All digital video is consumed on three form factors: PC, Mobile or Connected TV. According to Innovid, 60% of digital video was consumed on PC in Q1 2016; that figure fell precipitously to 25% by Q1 2019. Mobile video consumption peaked in Q1 2017 at 50%, and has seen 1-2% annual decline since then. On the flip side, only 7% of digital video was consumed on CTV in Q1 2016; that figure increased to 32% in Q1 2019 and shows no signs of slowing down.

Content creators have taken notice of viewers’ shifting habits, and are vastly increasing their programming for the living room. Jukin Media, for example, has launched seven CTV platform partnerships to date, and now generates 287M monthly minutes watched and an average watch time of 50 minutes. AT&T has taken it a step further, pairing subsidiaries Xandr and CNN Courageous Studios together to produce, distribute and measure powerful storytelling on the largest screen in the house.

This is only the tip of the iceberg. Between now and April 2020, the CTV/OTT market will see new entrants, such as Disney+, AppleTV+ HBO Max, and NBCU’s Peacock. Some are ad-supported and others are not, but the message is clear: The living room is back in style.


The term “TV” has traditionally been considered synonymous with linear television. However, with the rise of OTT, consumers now think of ”TV” only as the physical screen in one’s living room; whether content comes through the glass via coaxial cable or broadband internet no longer matters. This has major implications for brands, as CTV/OTT is and will continue to be the fastest growing form factor for digital video. Marketers should follow the viewers’ lead and invest in a digital content strategy that is truly cross-screen.

More Than Just Audio

Music’s role in popular culture continues to grow beyond the walls of audio. MTV ushered in the multimedia era of music in the 1980s, but little innovation took place in the ensuing years. Only in the last few years, as music festivals have grown into one of the fastest-growing areas of entertainment, did music’s real potential come to the surface.

Vevo took the music video baton from MTV and has developed a video business viewed by 30M users every day. Scale is part of the equation, but the data shows that audience diversity is where music really excels; of the 130M people that consume Vevo music videos in a given month, 18M are African American and 25M are Hispanic.

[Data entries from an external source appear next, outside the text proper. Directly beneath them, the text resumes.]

<file path="src/rtl/dds_pkg.sv">
package dds_pkg;

  typedef enum logic [1:0] {
    QUAD_RISE     = 2'd0,
    QUAD_FALL     = 2'd1,
    QUAD_NEG_RISE = 2'd2,
    QUAD_NEG_FALL = 2'd3
  } quadrant_e;

  typedef struct packed {
    logic clearPipe;
    logic runAcc;
  } ddsCtl_t;

  // Quarter-wave sample i of 2^addrBits steps, scaled to the largest
  // positive value of an ampBits-wide signed number (odd Taylor series).
  function automatic int quarterSample(int idx, int addrBits, int ampBits);
    real x;
    real term;
    real sum;
    real scale;
    int  steps;
    int  peak;
    int  rounded;
    steps = 1 << addrBits;
    peak  = (1 << (ampBits - 1)) - 1;
    x     = 1.5707963267948966 * real'(idx) / real'(steps);
    term  = x;
    sum   = x;
    for (int k = 1; k <= 7; k++) begin
      term = -term * x * x / real'((2 * k) * (2 * k + 1));
      sum  = sum + term;
    end
    scale   = real'(peak);
    rounded = $rtoi(sum * scale + 0.5);
    if (rounded > peak) rounded = peak;
    if (rounded < 0) rounded = 0;
    return rounded;
  endfunction

endpackage

</file>
<file path="src/rtl/dds_quarter_rom.sv">
module dds_quarter_rom #(
  parameter int ADDR_W = 6,
  parameter int AMP_W  = 16,
  parameter int PORTS  = 2
) (
  input  logic                           clk,
  input  logic [PORTS-1:0][ADDR_W:0]     nearIdx,
  input  logic [PORTS-1:0][ADDR_W:0]     farIdx,
  output logic [PORTS-1:0][AMP_W-2:0]    nearVal,
  output logic [PORTS-1:0][AMP_W-2:0]    farVal
);
  localparam int IDX_W  = ADDR_W + 1;
  localparam int MAG_W  = AMP_W - 1;
  localparam int POINTS = (1 << ADDR_W) + 1;
  localparam int SLOTS  = 1 << IDX_W;

  logic [MAG_W-1:0] waveTbl [SLOTS];

  // Points 0..2^ADDR_W hold the quarter wave; unused slots read as zero.
  for (genvar i = 0; i < SLOTS; i++) begin : g_point
    if (i < POINTS) begin : g_used
      localparam int PointVal = dds_pkg::quarterSample(i, ADDR_W, AMP_W);
      assign waveTbl[i] = MAG_W'(PointVal);
    end else begin : g_spare
      assign waveTbl[i] = '0;
    end
  end

  always_ff @(posedge clk) begin
    for (int p = 0; p < PORTS; p++) begin
      nearVal[p] <= waveTbl[nearIdx[p]];
      farVal[p]  <= waveTbl[farIdx[p]];
    end
  end

endmodule

</file>
<file path="src/rtl/dds_control.sv">
module dds_control #(
  parameter int SYNC_STAGES = 2,
  parameter int PIPE_DEPTH  = 3
) (
  input  logic              clk,
  input  logic              rstIn,
  output dds_pkg::ddsCtl_t  ctl,
  output logic              validOut
);
  localparam int CNT_W = $clog2(PIPE_DEPTH + 1);
  localparam logic [CNT_W-1:0] FULL_CNT = CNT_W'(PIPE_DEPTH);

  logic [SYNC_STAGES-1:0] syncChain;
  logic                   rstSync;
  logic [CNT_W-1:0]       fillCnt;

  always_ff @(posedge clk) begin
    syncChain <= {syncChain[SYNC_STAGES-2:0], rstIn};
  end

  assign rstSync = syncChain[SYNC_STAGES-1];

  always_ff @(posedge clk) begin
    if (rstSync) begin
      fillCnt <= '0;
    end else if (fillCnt != FULL_CNT) begin
      fillCnt <= fillCnt + 1'b1;
    end
  end

  assign ctl.clearPipe = rstSync;
  assign ctl.runAcc    = !rstSync;
  assign validOut      = (fillCnt == FULL_CNT);

  // the synchronised reset drops the valid strobe on the next edge
  p_valid_drop_r7: assert property (@(posedge clk)
    rstSync |=> !validOut);

  // valid holds until a reset arrives
  p_valid_sticky_r8: assert property (@(posedge clk) disable iff (rstSync)
    validOut |=> validOut);

endmodule

</file>
<file path="src/rtl/dds_datapath.sv">
module dds_datapath #(
  parameter int PHASE_W = 24,
  parameter int ADDR_W  = 6,
  parameter int FRAC_W  = 6,
  parameter int AMP_W   = 16
) (
  input  logic                     clk,
  input  dds_pkg::ddsCtl_t         ctl,
  input  logic [PHASE_W-1:0]       tuneWord,
  output logic signed [AMP_W-1:0]  sinOut,
  output logic signed [AMP_W-1:0]  cosOut
);
  import dds_pkg::*;

  localparam int CH       = 2;
  localparam int IDX_W    = ADDR_W + 1;
  localparam int MAG_W    = AMP_W - 1;
  localparam int ADDR_LSB = PHASE_W - 2 - ADDR_W;
  localparam int WIDE_W   = AMP_W + FRAC_W + 1;
  localparam logic [PHASE_W-1:0] QUARTER   = {2'b01, {(PHASE_W-2){1'b0}}};
  localparam logic [IDX_W-1:0]   TOP_POINT = IDX_W'(1 << ADDR_W);
  localparam logic signed [AMP_W-1:0] MOST_NEG = {1'b1, {(AMP_W-1){1'b0}}};

  // Stage 0: phase register
  logic [PHASE_W-1:0] phaseAcc;

  always_ff @(posedge clk) begin
    if (ctl.clearPipe) begin
      phaseAcc <= '0;
    end else if (ctl.runAcc) begin
      phaseAcc <= phaseAcc + tuneWord;
    end
  end

  // Fold: quarter decode, mirrored addressing, weight slice
  logic [CH-1:0][PHASE_W-1:0] chPhase;
  logic [CH-1:0][IDX_W-1:0]   nearIdxC, farIdxC;
  logic [CH-1:0][FRAC_W-1:0]  fracC;
  logic [CH-1:0]              negC;

  assign chPhase[0] = phaseAcc;
  assign chPhase[1] = phaseAcc + QUARTER;

  always_comb begin
    for (int c = 0; c < CH; c++) begin
      quadrant_e         quad;
      logic [IDX_W-1:0]  addrX;
      logic              mirror;
      quad       = quadrant_e'(chPhase[c][PHASE_W-1 -: 2]);
      addrX      = {1'b0, chPhase[c][PHASE_W-3 -: ADDR_W]};
      mirror     = (quad == QUAD_FALL) || (quad == QUAD_NEG_FALL);
      negC[c]    = (quad == QUAD_NEG_RISE) || (quad == QUAD_NEG_FALL);
      fracC[c]   = chPhase[c][ADDR_LSB-1 -: FRAC_W];
      if (mirror) begin
        nearIdxC[c] = TOP_POINT - addrX;
        farIdxC[c]  = TOP_POINT - addrX - 1'b1;
      end else begin
        nearIdxC[c] = addrX;
        farIdxC[c]  = addrX + 1'b1;
      end
    end
  end

  // Stage 1: registered table addresses and per-channel side data
  logic [CH-1:0][IDX_W-1:0]  nearIdxQ, farIdxQ;
  logic [CH-1:0][FRAC_W-1:0] fracQ1, fracQ2;
  logic [CH-1:0]             negQ1, negQ2;

  always_ff @(posedge clk) begin
    if (ctl.clearPipe) begin
      nearIdxQ <= '0;
      farIdxQ  <= '0;
      fracQ1   <= '0;
      negQ1    <= '0;
      fracQ2   <= '0;
      negQ2    <= '0;
    end else begin
      nearIdxQ <= nearIdxC;
      farIdxQ  <= farIdxC;
      fracQ1   <= fracC;
      negQ1    <= negC;
      fracQ2   <= fracQ1;
      negQ2    <= negQ1;
    end
  end

  // Stage 2: dual-port quarter table
  logic [CH-1:0][MAG_W-1:0] nearVal, farVal;

  dds_quarter_rom #(
    .ADDR_W (ADDR_W),
    .AMP_W  (AMP_W),
    .PORTS  (CH)
  ) u_rom (
    .clk     (clk),
    .nearIdx (nearIdxQ),
    .farIdx  (farIdxQ),
    .nearVal (nearVal),
    .farVal  (farVal)
  );

  // Stage 3: linear blend and sign restore
  logic signed [AMP_W-1:0] blendC [CH];
  logic signed [AMP_W-1:0] outQ   [CH];

  always_comb begin
    for (int c = 0; c < CH; c++) begin
      logic signed [AMP_W-1:0]  baseV;
      logic signed [AMP_W-1:0]  diffV;
      logic signed [WIDE_W-1:0] prodV;
      logic signed [AMP_W-1:0]  stepV;
      logic signed [AMP_W-1:0]  mixV;
      baseV = $signed({1'b0, nearVal[c]});
      diffV = $signed({1'b0, farVal[c]}) - baseV;
      prodV = WIDE_W'(diffV) * WIDE_W'($signed({1'b0, fracQ2[c]}));
      stepV = AMP_W'(prodV >>> FRAC_W);
      mixV  = baseV + stepV;
      blendC[c] = negQ2[c] ? -mixV : mixV;
    end
  end

  always_ff @(posedge clk) begin
    for (int c = 0; c < CH; c++) begin
      if (ctl.clearPipe) begin
        outQ[c] <= '0;
      end else begin
        outQ[c] <= blendC[c];
      end
    end
  end

  assign sinOut = outQ[0];
  assign cosOut = outQ[1];

  // Helpers for the checks below
  logic [MAG_W-1:0] sinMag;
  logic [MAG_W-1:0] pairLo, pairHi;
  assign sinMag = sinOut[AMP_W-1] ? MAG_W'(-sinOut) : MAG_W'(sinOut);
  assign pairLo = (nearVal[0] < farVal[0]) ? nearVal[0] : farVal[0];
  assign pairHi = (nearVal[0] < farVal[0]) ? farVal[0] : nearVal[0];

  // the blended magnitude stays between the two table points read
  p_blend_bounded_r3: assert property (@(posedge clk) disable iff (ctl.clearPipe)
    ctl.runAcc |=> (sinMag >= $past(pairLo)) && (sinMag <= $past(pairHi)));

  // negating quarters yield non-positive samples
  p_neg_quarter_r2: assert property (@(posedge clk) disable iff (ctl.clearPipe)
    negQ2[0] |=> (sinOut <= 0));

  // non-negating quarters yield non-negative samples
  p_pos_quarter_r2: assert property (@(posedge clk) disable iff (ctl.clearPipe)
    !negQ2[0] |=> (sinOut >= 0));

  // the most negative code never appears
  p_no_overflow_r5: assert property (@(posedge clk) disable iff (ctl.clearPipe)
    ctl.runAcc |-> (sinOut != MOST_NEG) && (cosOut != MOST_NEG));

endmodule

</file>
<file path="src/rtl/sincos_interp_dds.sv">
module sincos_interp_dds #(
  parameter int PHASE_W     = 24,
  parameter int ADDR_W      = 6,
  parameter int FRAC_W      = 6,
  parameter int AMP_W       = 16,
  parameter int SYNC_STAGES = 2
) (
  input  logic                     clk,
  input  logic                     rstIn,
  input  logic [PHASE_W-1:0]       tuneWord,
  output logic signed [AMP_W-1:0]  sinOut,
  output logic signed [AMP_W-1:0]  cosOut,
  output logic                     sampleValid
);
  // Fold register, table register, blend register
  localparam int PIPE_DEPTH = 3;

  dds_pkg::ddsCtl_t ctl;

  dds_control #(
    .SYNC_STAGES (SYNC_STAGES),
    .PIPE_DEPTH  (PIPE_DEPTH)
  ) u_ctrl (
    .clk      (clk),
    .rstIn    (rstIn),
    .ctl      (ctl),
    .validOut (sampleValid)
  );

  dds_datapath #(
    .PHASE_W (PHASE_W),
    .ADDR_W  (ADDR_W),
    .FRAC_W  (FRAC_W),
    .AMP_W   (AMP_W)
  ) u_dp (
    .clk      (clk),
    .ctl      (ctl),
    .tuneWord (tuneWord),
    .sinOut   (sinOut),
    .cosOut   (cosOut)
  );

  // a cleared pipeline shows zero on both outputs
  p_clear_outputs_r8: assert property (@(posedge clk)
    ctl.clearPipe |=> (sinOut == 0) && (cosOut == 0));

endmodule

</file>
<file path="config.mk">
export PLATFORM = sky130hd
export DESIGN_NAME = sincos_interp_dds
export DESIGN_NICKNAME = d
export VERILOG_FILES = /design/src/rtl/dds_pkg.sv /design/src/rtl/dds_quarter_rom.sv /design/src/rtl/dds_control.sv /design/src/rtl/dds_datapath.sv /design/src/rtl/sincos_interp_dds.sv
export SDC_FILE = /design/constraint.sdc
export NUM_CORES = 1
export LEC_CHECK = 0
export ABC_AREA = 1
export BUFFER_PORTS_ARGS = -buffer_cell sky130_fd_sc_hd__buf_2
export CELL_PAD_IN_SITES_DETAIL_PLACEMENT = 1
export CELL_PAD_IN_SITES_GLOBAL_PLACEMENT = 2
export CORE_ASPECT_RATIO = 2
export CORE_MARGIN = 5
export CORE_UTILIZATION = 30
export CTS_BUF_LIST = sky130_fd_sc_hd__clkbuf_16
export CTS_CLUSTER_SIZE = 40
export DETAILED_ROUTE_END_ITERATION = 16
export GPL_TIMING_DRIVEN = 0
export PLACE_DENSITY_LB_ADDON = 0.1
export SLEW_MARGIN = 20
export SYNTH_ARGS = -nofsm -noshare
export SYNTH_HDL_FRONTEND = slang
export SYNTH_SLANG_ARGS = --single-unit
</file>
<file path="constraint.sdc">
create_clock -name clk -period 6.1 [get_ports clk]
set_input_delay 0.915 -clock clk [delete_from_list [all_inputs] [get_ports clk]]
set_output_delay 0.915 -clock clk [all_outputs]
set_load 0.005 [all_outputs]
</file>
Yosys cells after proc, flatten, opt, wreduce, memory -nomap -nowiden
Memories as Yosys holds them, arrays and structs flattened. A register that Yosys moved wholly into a read port is not among the register bits.
Index checks and enable logic that the tools add are counted.
- flip-flop bits (word level): 84
- latch bits: 0
- memory bits (writable): 32
- ROM bits: 7680
- input port bits: 26
- output and inout port bits: 33
- word-level logic and storage cells: 70
- memories: 5
- memory list (name ; words ; width ; rd ports ; clocked after memory_dff ; wr ports ; line ; source):
    (no name shown) ; 128 ; 15 ; 1 ; 1 ; 0 ; dds_quarter_rom.sv:32 ; farVal[p] <= waveTbl[farIdx[p]];
    (no name shown) ; 128 ; 15 ; 1 ; 1 ; 0 ; dds_quarter_rom.sv:31 ; nearVal[p] <= waveTbl[nearIdx[p]];
    (no name shown) ; 128 ; 15 ; 1 ; 1 ; 0 ; dds_quarter_rom.sv:32 ;
    (no name shown) ; 128 ; 15 ; 1 ; 1 ; 0 ; dds_quarter_rom.sv:31 ;
    u_dp.outQ ; 2 ; 16 ; 2 ; 0 ; 2 ; dds_datapath.sv:104 ; logic signed [AMP_W-1:0] outQ [CH];
- add/sub/neg operators: 15
- multiply operators: 2
- divide/modulo/power cells: 0
- $lt $le $gt $ge: 0
- equal/unequal tests: 8
- shift-type cells: 0
- mux-type cells: 11
- bitwise operators: 8
- reductions and logical operators: 6
- operators by type and width (cell ; number):
    16-bit 2-to-1 mux ; 4
    16-bit by 7-bit multiplier with 22-bit output ; 2
    16-bit adder ; 2
    16-bit negator ; 2
    7-bit inverter with 8-bit output ; 4
    15-bit by 15-bit subtractor with 16-bit output ; 2
    24-bit by 23-bit adder with 24-bit output, second input constant ; 1
    24-bit adder ; 1
    6-bit by 1-bit adder with 7-bit output, second input constant ; 2
    7-bit 2-to-1 mux ; 2
    7-bit by 1-bit subtractor with 7-bit output, second input constant ; 2
    7-bit by 6-bit subtractor with 7-bit output, first input constant ; 2
    6-bit 2-to-1 mux ; 2
    2-bit equality test, second input constant ; 5
    2-bit by 1-bit equality test with 1-bit output, second input constant ; 2
    1-bit logical OR ; 4
    2-bit OR reduction ; 2
    1-bit 2-to-1 mux ; 3
    2-bit by 1-bit adder with 2-bit output, second input constant ; 1
    2-bit inequality test, second input constant ; 1
    1-bit inverter ; 2
    1-bit bitwise OR ; 2

Longest topological paths before layout
- depth in word-level cells: 6
- gate-level depth with buffers: 43
- mapped depth without buffers: 43

Hierarchy
From an unflattened synthesis, not the netlist that was laid out.
- cell total of the unflattened synthesis: 3558
- area total of the unflattened synthesis: 22361.4 um2
- by module, submodules not included (module ; times used ; cells an instance ; area each (um2) ; sequential area each (um2)):
    dds_datapath ; 1 ; 2249 ; 15109.5 ; 1961.9
    dds_quarter_rom ; 1 ; 1291 ; 7094.3 ; 1201.2
    dds_control ; 1 ; 18 ; 157.7 ; 80.1

Worst setup path before layout
No wires, ideal clock.
- kind: reg2reg
- start point: reg u_dp.u_rom.farVal[0] in the netlist's numbering
- end point: mem u_dp.outQ[0][14]
- library setup time: 0.064 ns
- arrival: 6.417 ns
- data required time: 6.036 ns
- path slack: -0.380 ns
- cell stages (with the launch flop): 37
- path buffers: 0
- clock period less this slack: 6.480 ns
- path through: dfxtp_1 -> inv_1 -> ha_1 -> fa_1 -> o21ai_2 -> a21oi_2 -> o21ai_1 -> a21boi_2 -> xor2_1 -> inv_1 -> nor2_1 -> fa_1 -> fa_1 -> fa_1 -> inv_1 -> fa_1 -> inv_1 -> ha_1 -> nand2_1 -> nor3_1 -> a21oi_1 -> o21bai_1 -> nand2_1 -> nand2_1 -> xor2_1 -> ha_1 -> a21oi_1 -> o21ai_0 -> a21oi_1 -> nand2_1 -> nand2_1 -> nand2_1 -> o21ai_0 -> inv_1 -> nor2_1 -> nor2_1 -> nor2_1
- RTL lines (element ; line ; source):
    start: declaration ; dds_quarter_rom.sv:10 ; output logic [PORTS-1:0][AMP_W-2:0] farVal
    end: declaration ; dds_datapath.sv:104 ;

==> summary.txt <==
Outcome
  – Outcome: finished with violations
  – Failing checks: setup timing

Finish
  – Share of cells above drive strength 1: between 20% and 30%
  – Reg area: approximately 3300 um2
  – Layout fillers: 8718
  – Fin nets: approximately 3.9k
  – Area growth, synth to finish: 33.6%
  – # diodes: 0
  – Multi-input gate area: around 19000 um2
  – Design area: 28400 um2

Drt
  – Routed length per placed instance: 20.1 um
  – Drc violations: 0
  – Post-route ant nets: 0
  – Drt pass-1 iters: 5
  – Via density: about 5
  – DR vias: 22.5k
  – DR iter-0 viols: between 1k and 1.5k
  – WL final: ~90 mm

Worst setup path
  – Most frequent CP cell: nand2_1
  – Critical Path RT: ~6500 ps
  – Startpoint types: flop
  – Arrival @ worst endpoint: 7250 ps
  – Slowest-stage cell, CP: fa_1
  – Crit path max fanout: 5
  – Crit Path Class: flop to flop
  – Max incr delay on CP: between 500 and 600 ps
  – Critical Path End Type: flop

STA
  – Setup violators final: 21
  – Hold_ws: ~340 ps
  – Final min period: 6840 ps
  – Slew at the pin with the worst max-slew slack: around 1200 ps
  – Final worst setup slack: -735 ps
  – TNS Setup: -9710 ps
  – Max Freq: 146 MHz
  – Max-slew violations: 0
  – Layout Skew: around 15 ps
  – RSZ-0062 raised after global routing: yes
  – Fin crit share: 112%
  – Final hold vios: 0
  – Worst slew margin: about 22%

Global route
  – Global-route wire length before repair: around 130 mm
  – GRT Overall Usage: 22.5%
  – Initial antenna violation count: 1
  – Total global routing overflow: 0
  – Pin count of the biggest net entering global routing: 17
  – Vias in the first global route: about 24k

Clock network
  – CTS sink cnt: between 150 and 200
  – H-tree depth: 4
  – Clock transition at path regs: about 70 ps
  – Clock Tree Buf Depth: 2
  – Clk_lat worst skew: ~480 ps
  – Root Buffer: clkbuf_16
  – Hold Buf Count CTS: 0
  – TritonCTS clock tree: done
  – Total CTS buffers: 17

Die
  – Core area: 70400 um2
  – Width of the die: approximately 200 um
  – Initial Util: 30.1%
  – Cell row count: 138
  – Die Ht: around 390 um
  – Die area: between 70000 and 80000 um2
  – I/O pin total: 59

Synthesis
  – Synth warn: 0
  – Synth cell types: a little over 60
  – Netlist Area Pre-Place: ~21000 um2
  – Synth Register Bits: ~160
  – Post-synth EDFFs: 0
  – Synthesized Nets: around 3.6k
  – Ys async rst share: 0%
  – Sequential share of the synthesized area: 15.3%
  – Syn_area_per_cell: 6.58 um2
  – Gate Count Post-Synth: 3228
  – Top_reg_cell synth: dfxtp_1

Placed design
  – Port buffer count: 58
  – DP HPWL: between 70 and 80 mm
  – Post-DP Area: 23200 um2
  – Pre-CTS setup slack: -1460 ps
  – GPL Wtd Cong: approximately 0.9

Worst hold path
  – Min-delay worst type: flop to flop

Flow run
  – MaxCap Viol Count: 0
## path summary, 6_finish.rpt
kind / slack (ps) / startpoint / to / cells past startpoint
min reg2reg: 340 / u_ctrl.syncChain[0]$_DFF_P_ / u_ctrl.syncChain[1]$_DFF_P_ / 0
max reg2reg: -740 / u_dp.u_rom.nearVal[0]$_DFF_P_ / u_dp.outQ[0][15]$_SDFF_PP0_ / 40
min: 340 / u_ctrl.syncChain[0]$_DFF_P_ / u_ctrl.syncChain[1]$_DFF_P_ / 0
max: -740 / u_dp.u_rom.nearVal[0]$_DFF_P_ / u_dp.outQ[0][15]$_SDFF_PP0_ / 40
## state kept, by name, summed over array words and instances (netlist names), 6 cells and up
signal              flops
u_dp.farIdxQ           13
u_dp.fracQ1             6
u_dp.fracQ2             6
u_dp.nearIdxQ          13
u_dp.outQ              32
u_dp.phaseAcc          24
u_dp.u_rom.farVal      30
u_dp.u_rom.nearVal     30
## stage by stage
step           instances  util (%)
6_report            4397      40.3
2_1_floorplan       3228         -
3_3_place_gp        4196      32.9
5_1_grt             4397      40.3
3_5_place_dp        4196      32.9
4_1_cts             4330      37.6
## synth_stat cells, types with 22 or more instances
cell | number | area share, %
nor3_1 | 57 | 1.3
clkbuf_1 | 66 | 1.2
a21oi_1 | 209 | 4.9
o21ai_0 | 219 | 5.2
ha_1 | 226 | 13
dfxtp_1 | 162 | 15
fa_1 | 133 | 13
nand3_1 | 128 | 3.0
nand4_1 | 29 | 0.85
xor2_1 | 50 | 2.1
nand2_1 | 626 | 11
nor2_1 | 433 | 7.7
inv_1 | 535 | 9.5
xnor2_1 | 22 | 0.91
o22ai_1 | 34 | 1.0
## cell usage in the layout (no fill, tap or decap), drive strengths merged, types with 3 or more instances in the layout
master	instances
nor2	446
and3	3
a211oi	11
clkinv	12
o22ai	34
nand3b	13
a31oi	19
o211ai	14
a21o	10
clkinvlp	3
a21oi	213
clkbuf	84
o21bai	13
ha	226
o32ai	3
nor3	58
dfxtp	162
xnor2	22
nand3	135
a32oi	5
a21boi	4
buf	255
o2111ai	16
o21ai	228
xor2	51
a221oi	3
a311oi	3
nand2	645
o21a	11
o31ai	20
nand4	30
inv	547
o311ai	17
o221ai	7
fa	133
or2	14
## worst max-delay path: cells and delay by family, from the launching register on
kind | cells | cell delay [ps]
compound gates | 8 | 1300
fa+ha+maj | 8 | 3150
buf+inv | 6 | 450
flops | 1 | 360
simple gates | 16 | 1130
xor+xnor | 2 | 370
## kinds of logic (layout without fill, tap and decap cells)
logic type	after synthesis	after routing	synth area share [%]
AND/OR/NAND/NOR	1349	1349	26.5
buffers and inverters	644	903	11.6
AO/OA/AOI/OAI	641	641	17.7
adder cells (fa/ha/maj)	359	359	25.9
flip-flops	162	162	15.3
XOR/XNOR	73	73	3.05
## area by class of cell
type                            count  share of cell area [%]
Inverter                          550                    7.36
Timing Repair Buffer              228                    6.07
Sequential cell                   162                    11.6
Tap cell                          910                    4.01
Multi-Input combinational cell   2422                    67.5
Buffer                             94                    1.41
Clock buffer                       17                    1.50
Clock inverter                     14                   0.547
## timing repair
item,4_1_cts,5_1_grt
buffers inserted,103,69
gates resized for setup,422,342
pin swaps,185,227
endpoints found under the setup margin,30,30
## metal layers
metal	vias to the layer above	share of wire, %	track usage [%]
met4	2	3.8	8.87
met1	11000	42	27.9
met2	439	51	40.1
met3	119	2.9	2.06
met5	-	0.012	0
li1	10900	-	-
Power is not shown: default switching activity piles up to over one toggle a cycle in this logic, so the estimate is an artifact.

Music is also a clever medium for brands to tap into societal moments. For example, in the 72 hours following the 2016 election, YouTube views of REM’s “End of the World” skyrocketed 2855%. Leading up to the 2017 eclipse, Bonnie Tyler’s “Total Eclipse of the Heart” music video views spiked 410%.

Lastly, music is an ideal medium for live video as festivals grow in numbers and prominence. Live X Live has created LiveZone, which is described as ESPN College Gameday for music festivals. The company is also partnering with the MTV VMAs to create the “Live Music Awards” and announced several original video series starring some of music’s biggest names.


In the words of Fuse Media’s Jason Miller, “music culture is driving youth culture.” As marketers look for entertainment mediums that check many boxes on the media strategy checklist, music is a versatile and generally safe area for investment. And as more media companies invest in music programming, the opportunities for brands will continue to grow more dynamic.